> Task goal:
Repeat nothing but the lines below running from the one containing "Crit Path Class" to the one containing "ha_1 | 275 | 5.7". Keep both end lines.

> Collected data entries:
==> flow/config.mk <==
export PLATFORM = sky130hd
export DESIGN_NAME = IIRFilter
export DESIGN_NICKNAME = IIRFilter
export VERILOG_FILES = /design/flow/design.v
export SDC_FILE = /design/flow/constraint.sdc
export NUM_CORES = 4
export LEC_CHECK = 1
export CORE_UTILIZATION = 50
export SYNTH_HDL_FRONTEND = slang
==> flow/design.v <==
module IIRFilter #(
    parameter int SIGNAL_BITS = 24,   
    parameter int COEFF_LENGTH = 5,   
    parameter int COEFF_BITS = 24,   
    parameter int COEFF_FRAC_BITS = 24   
) (
    input clk_i,
    input start_i,
    output logic done_o,
    input logic signed [SIGNAL_BITS-1:0] signal_i,
    output logic signed [SIGNAL_BITS-1:0] signal_o,
    input logic signed [COEFF_BITS-1:0] numerator_coeffs[COEFF_LENGTH],   
    input logic signed [COEFF_BITS-1:0] denominator_coeffs[COEFF_LENGTH]   
);
  localparam int CoeffLengthBits = $clog2(COEFF_LENGTH);
  localparam logic [CoeffLengthBits-1:0] CoeffLengthReduced = CoeffLengthBits'(COEFF_LENGTH - 1);
  localparam int GuardBits = 2 * CoeffLengthBits;
  localparam int AccumulatorBits = GuardBits + SIGNAL_BITS + COEFF_BITS;
  logic signed [SIGNAL_BITS-1:0] data_i[COEFF_LENGTH];   
  logic signed [SIGNAL_BITS-1:0] data_o[COEFF_LENGTH];   
  logic [CoeffLengthBits-1:0] count;   
  logic signed [AccumulatorBits-1:0] acc;   
  localparam logic IDLE = 0;
  localparam logic RUN = 1;
  logic state;
  always @(posedge clk_i) begin : capture
    integer i;
    if (start_i) begin
      data_i[0] <= signal_i;
      data_o[0] <= signal_o;
      for (i = 0; i < COEFF_LENGTH - 1; i = i + 1) begin
        data_i[i+1] <= data_i[i];
        data_o[i+1] <= data_o[i];
      end
    end
  end
  always @(posedge clk_i) begin
    case (state)
      IDLE: begin
        done_o <= 1'b0;
        if (start_i) begin
          count <= CoeffLengthReduced;
          acc <= 0;
          state <= RUN;
        end
      end
      RUN: begin
        count <= count - 1'b1;
        acc <= acc + data_i[count] * numerator_coeffs[count]
                   - data_o[count] * denominator_coeffs[count];
        if (count == 0) begin
          state <= IDLE;
          done_o <= 1'b1;
        end
      end
      default: begin
        state <= IDLE;
      end
    endcase
  end
  always @(posedge clk_i) begin
    if (done_o) begin
      if (acc >= 2 ** (SIGNAL_BITS + COEFF_FRAC_BITS - 1) - 1) begin
        signal_o <= 2 ** (SIGNAL_BITS - 1) - 1;
      end
      else if (acc < -(2 ** (SIGNAL_BITS + COEFF_FRAC_BITS - 1))) begin
        signal_o <= -(2 ** (SIGNAL_BITS - 1));
      end
      else begin
        signal_o <= acc[COEFF_FRAC_BITS+SIGNAL_BITS-1:COEFF_FRAC_BITS];
      end
    end
  end
endmodule
==> flow/run.sh <==
#!/bin/bash
# OpenROAD 26Q1-2900-gdf79404cd8, Yosys 0.63+post, stock flow scripts
make -C /OpenROAD-flow-scripts/flow DESIGN_CONFIG=/design/flow/config.mk WORK_HOME=/design/flow/orfs finish
==> flow/constraint.sdc <==
current_design IIRFilter

set clk_period 31.3
set clk_io_pct 0.2

create_clock -name clk0 -period $clk_period [get_ports {clk_i}]

set non_clock_inputs [all_inputs -no_clocks]
set_input_delay [expr $clk_period * $clk_io_pct] -clock clk0 $non_clock_inputs
set_output_delay [expr $clk_period * $clk_io_pct] -clock clk0 [all_outputs]
==> job_summary.md <==
## Implementation flow summary

| Metric | Value |
|---|---|
| R2r setup slk | `20310 ps` |
| Worst setup EP type | `flop` |
| Outcome | `finished clean` |
| Post-CTS setup buffers | `0` |
| DIE WIDTH | `351 µm` |
| Met1 Use GR | `48.7%` |
| Max Transition Viols Final | `0` |
| Syn Area/Cell | `10.4 µm²` |
| DR vias | `40500` |
| Max transition margin | `43.4%` |
| Critical-path maximum fanout | `25` |
| DRC | `0` |
| Late-Pin Clk Latency | `640 ps` |
| Initial antenna violation count | `9` |
| Worst path bufs/invs | `7` |
| Ys Warns | `0` |
| DIE HEIGHT | `351 µm` |
| Clk Tree Root Cell | `clkbuf_16` |
| Per-cell routed wire length | `22.8 µm` |
| Hold Buf Count CTS | `0` |
| # Max-Cap Violations | `0` |
| Chip area | `123000 µm²` |
| Fin crit period | `15240 ps` |
| Yosys stat chip area | `60700 µm²` |
| CP required | `31660 ps` |
| # setup viols final | `0` |
| Family with the most delay on the worst path | `adder cells` |
| Gpl congestion | `0.982` |
| EDFF count, synth | `322` |
| Final core utilization | `55.9%` |
| Crit path top cell by count | `fa_1` |
| Cts bufs inserted | `39` |
| Fillers | `10400` |
| Std cell rows | `127` |
| Unique cell types | `69` |
| CTS tree | `yes` |
| Hold EP | `data_i[3][1]` |
| Gr busiest metal | `met1` |
| Worst path max stage delay | `850 ps` |
| WL final | `176 mm` |
| HPWL Detailed | `150 mm` |
| Post-synth ARST share | `0%` |
| Final Hold Viols | `0` |
| Largest net degree at the start of global routing | `59` |
| Number of instances in the placed design | `7648` |
| DR iter-0 viols | `1957` |
| Remaining antenna violation count | `0` |
| Tool warnings | `34` |
| GRT Total Usage | `33.6%` |
| Clock transition time at the flip-flop clock pins of the worst setup and hold paths | `60 ps` |
| Met2 GRT Util | `43.5%` |
| Tightest Pin Transition | `841 ps` |
| Post-synthesis cell count | `5856` |
| R2r startpoint | `count[2]` |
| RSZ-0062 raised after global routing | `false` |
| Vias in the first global route | `45500` |
| WHS | `419 ps` |
| Post-synthesis sequential area ratio | `16.1%` |
| Core Util at FP | `50.6%` |
| Worst path slowest cell | `fa_1` |
| Met3 global-route usage | `24.0%` |
| CTS sink cnt | `326` |
| Fmax | `65.6 MHz` |
| Syn Std Cell Area | `60700 µm²` |
| H-tree depth | `2` |
| Hold path depth | `0` |
| Synth Flop Type | `edfxtp_1` |
| Hold crit path type | `flop to flop` |
| Via/cell ratio | `5.25` |
| Post-CTS Resized | `0` |
| Number of standard cells reported by yosys | `5856` |
| Core ar. | `120000 µm²` |
| Arrival time worst endpoint | `15600 ps` |
| Fin Setup TNS | `0 ps` |
| Post-route insts no fill | `7719` |
| Critical path launch point type | `primary input` |
| Hold path start | `data_i[2][1]` |
| Worst r2r path cells | `32` |
| Congestion Overflow GR | `0` |
| Final period util | `48.7%` |
| Area Overhead vs Synth | `10.6%` |
| Layout cells sized above 1 | `6.16%` |
| Longest Clk Path Bufs | `3` |
| Drt first pass iters | `5` |
| Registers, synthesis | `326` |
| Port Buf Inserts | `290` |
| Crit Path Class | `primary input to flop` |
| Top Ports | `291` |
| First-pass GRT wire length | `276 mm` |
| Setup Skew | `44.3 ps` |
| Worst flop-to-flop path endpoint | `acc[43]` |
==> cells in the mapped netlist, types with 45 or more instances <==
library cell | n | area share [%]
a21oi_1 | 96 | 0.79
nor2_1 | 550 | 3.4
clkbuf_1 | 162 | 1.0
and2_1 | 98 | 1.0
inv_1 | 1540 | 9.5
nand2b_1 | 57 | 0.59
mux4_2 | 50 | 1.9
mux2i_1 | 147 | 2.4
edfxtp_1 | 322 | 16
buf_2 | 65 | 0.54
mux2_2 | 45 | 0.83
nand2_1 | 596 | 3.7
fa_1 | 1463 | 48
ha_1 | 275 | 5.7
==> flip-flops by register name, indices dropped and copies added, names as in the netlist, named ones only <==
register  count
acc          54
count         3
data_i      120
data_o      120
done_o        1
signal_o     24
state         1
==> cell type report <==
| class | count | area (µm²) | area share (%) |
|---|---|---|---|
| Clock buffer | 43 | 991 | 1.47 |
| Tap cell | 1612 | 2020 | 3.00 |
| Antenna cell | 2 | 5.00 | 0.00745 |
| Sequential cell | 326 | 9760 | 14.5 |
| Inverter | 1542 | 5790 | 8.61 |
| Timing Repair Buffer | 418 | 3870 | 5.76 |
| Multi-Input combinational cell | 3750 | 44500 | 66.2 |
| Clock inverter | 26 | 297 | 0.441 |
==> per-layer routing <==
metal  wire [µm]  share of wire [%]
met3       31100                 18
met4        6020                3.4
met2       72600                 41
met5         206               0.12
met1       65800                 37
==> how the worst max path moves through the flow <==
| stage | endpoint | cells past startpoint | from |
|---|---|---|---|
| 4_1_cts | acc[43] | 30 | numerator_coeffs[96] |
| 5_1_grt | acc[43] | 30 | numerator_coeffs[96] |
| 6_report | acc[43] | 30 | numerator_coeffs[96] |
==> logic make-up (layout without fill, tap and decap cells) <==
| logic type | Yosys count | in the layout | share of synthesized area (%) |
|---|---|---|---|
| xor+xnor | 50 | 50 | 0.721 |
| buf+inv | 1780 | 2029 | 11.1 |
| mux | 242 | 242 | 5.11 |
| compound gates | 284 | 284 | 2.96 |
| flops | 326 | 326 | 16.1 |
| fa+ha+maj | 1738 | 1738 | 53.9 |
| other cells | 1 | 3 | 0.00617 |
| simple gates | 1435 | 1435 | 10.1 |
==> stage by stage <==
stage	cell area [µm²]	worst slack, ps
2_1_floorplan	60700	16780
3_3_place_gp	65900	15510
3_5_place_dp	65900	15490
4_1_cts	67200	16100
5_1_grt	67200	15530
6_report	67200	16060
==> layout by cell type (no fill, tap or decap), types with 5 or more instances in the layout <==
master,instances
nand4_1,23
a21o_1,41
xor2_1,17
nand2b_1,57
and3b_1,6
nand3_1,13
edfxtp_1,322
a21oi_1,79
clkinv_1,5
a21oi_2,23
clkinv_2,6
ha_1,275
o21ai_0,39
fa_1,1463
o21ai_1,17
mux2i_1,137
mux2i_2,10
and3_1,10
and2_1,98
o22a_1,8
nor3_1,5
nor2b_1,38
xnor2_1,33
nor2_1,550
buf_4,128
o22ai_2,22
o21bai_1,7
o22ai_1,7
clkdlybuf4s50_1,289
nand2_1,595
mux2_2,45
inv_1,1539
nor4_1,6
a31oi_1,12
clkbuf_16,39
mux4_2,50
or2_2,11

> Response to the task:
| Crit Path Class | `primary input to flop` |
| Top Ports | `291` |
| First-pass GRT wire length | `276 mm` |
| Setup Skew | `44.3 ps` |
| Worst flop-to-flop path endpoint | `acc[43]` |
==> cells in the mapped netlist, types with 45 or more instances <==
library cell | n | area share [%]
a21oi_1 | 96 | 0.79
nor2_1 | 550 | 3.4
clkbuf_1 | 162 | 1.0
and2_1 | 98 | 1.0
inv_1 | 1540 | 9.5
nand2b_1 | 57 | 0.59
mux4_2 | 50 | 1.9
mux2i_1 | 147 | 2.4
edfxtp_1 | 322 | 16
buf_2 | 65 | 0.54
mux2_2 | 45 | 0.83
nand2_1 | 596 | 3.7
fa_1 | 1463 | 48
ha_1 | 275 | 5.7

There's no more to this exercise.